Trump calls for ceasefire in Ukraine after end of Assad regime in Syria
Published in Political News
The war in Ukraine must end and the shooting stop immediately, said President-elect Donald Trump in a statement Sunday.
Trump, in late night social media postings that came following the apparent demise of President Bashar al-Assad’s Russian-backed regime in Syria, said that now is the time for an end to the war in Ukraine.
“There should be an immediate ceasefire and negotiations should begin. Too many lives are being so needlessly wasted, too many families destroyed, and if it keeps going, it can turn into something much bigger, and far worse,” Trump wrote.

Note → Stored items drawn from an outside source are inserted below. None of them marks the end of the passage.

File: config.mk
export PLATFORM = sky130hd
export DESIGN_NAME = node_cfg
export DESIGN_NICKNAME = d
export VERILOG_FILES = /design/src/node_cfg.v /design/src/cmd_chain.v
export VERILOG_INCLUDE_DIRS = /design/src
export SDC_FILE = /design/constraint.sdc
export NUM_CORES = 1
export LEC_CHECK = 0
export BUFFER_PORTS_ARGS = -buffer_cell sky130_fd_sc_hd__buf_2
export CAP_MARGIN = 20
export CORE_ASPECT_RATIO = 1.2
export CORE_UTILIZATION = 52
export DETAILED_ROUTE_END_ITERATION = 10
export PLACE_DENSITY = 0.91
export SETUP_SLACK_MARGIN = 0.2
export SYNTH_ARGS = -nofsm -noshare
export SYNTH_HDL_FRONTEND = slang
export SYNTH_SLANG_ARGS = --single-unit
export TNS_END_PERCENT = 100
File: constraint.sdc
create_clock -name aclk -period 3.53 [get_ports aclk]
set_clock_uncertainty 0.2 [all_clocks]
set_input_delay 0.353 -clock aclk [delete_from_list [all_inputs] [get_ports aclk]]
set_output_delay 0.353 -clock aclk [all_outputs]
set_load 0.02 [all_outputs]
## config.mk

```make
export PLATFORM = sky130hd
export DESIGN_NAME = spc_top
export DESIGN_NICKNAME = d
export VERILOG_FILES = /design/src/design/spc_baud_gen.v /design/src/design/spc_rx_fifo.v /design/src/design/spc_top.v
export VERILOG_INCLUDE_DIRS = /design/src /design/src/design
export SDC_FILE = /design/constraint.sdc
export NUM_CORES = 1
export LEC_CHECK = 0
export ABC_AREA = 1
export BUFFER_PORTS_ARGS = -buffer_cell sky130_fd_sc_hd__buf_2
export CORE_AREA = 3 3 141 143
export CTS_BUF_LIST = sky130_fd_sc_hd__clkbuf_16
export DETAILED_ROUTE_END_ITERATION = 16
export DIE_AREA = 0 0 144 146
export GPL_TIMING_DRIVEN = 0
export HOLD_SLACK_MARGIN = 0.02
export SLEW_MARGIN = 20
export SYNTH_ARGS = -nofsm -noshare
export SYNTH_HDL_FRONTEND = slang
export SYNTH_SLANG_ARGS = --single-unit
```

## constraint.sdc

```tcl
create_clock -name clk -period 7.2 [get_ports clk]
set_input_delay 1.08 -clock clk [delete_from_list [all_inputs] [get_ports clk]]
set_output_delay 1.08 -clock clk [all_outputs]
set_load 0.05 [all_outputs]
```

The former president noted the war — which will enter its third year this February — has caused at least 400,000 Ukrainian casualties, and that “close to 600,000 Russian soldiers lay wounded or dead, in a war that should never have started, and could go on forever.”
Al-Assad’s apparent decision to abandon his post and flee the country for Moscow proves that Russia has its hands full in Ukraine, according to Trump.
“Assad is gone. He has fled his country. His protector, Russia, Russia, Russia, led by Vladimir Putin, was not interested in protecting him any longer. There was no reason for Russia to be there in the first place. They lost all interest in Syria because of Ukraine,” he said.
Trump’s assertion regarding Ukrainian casualties was later backed up by President Volodymyr Zelenskyy, who for the first time since the war began acknowledged the vast number of killed and wounded Ukrainian fighters.
“Since the start of the full-scale war, Ukraine has lost 43,000 soldiers killed in action on the battlefield. There have been 370,000 cases of medical assistance for the wounded,” the former comedian shared, noting that of those casualties, “approximately half of the soldiers wounded in action are later returning to the battlefield, and that our data also includes light or repeat injuries.”
“Since September this year, Russia has been losing troops on the battlefield at a ratio of 5-to-1, or even 6-to-1, compared to us. They want to seize more land before global pressure on them becomes unbearable,” Zelenskyy said.
On Trump’s ceasefire proposal, Zelenskyy cautioned that Ukraine needs a “just and robust peace, that Russians will not destroy within a few years.”
The fighting in Ukraine began in 2014, when Putin illegally invaded and annexed Crimea. It continued in a pair of separatist regions in the eight years that followed, but exploded into full-scale conflict in February of 2022.
On Saturday, U.S. Defense Secretary Lloyd Austin announced the U.S. would provide another military aid package to Ukraine, a further nearly $1 billion worth of equipment that comes about a week after a similarly sized aid package was announced.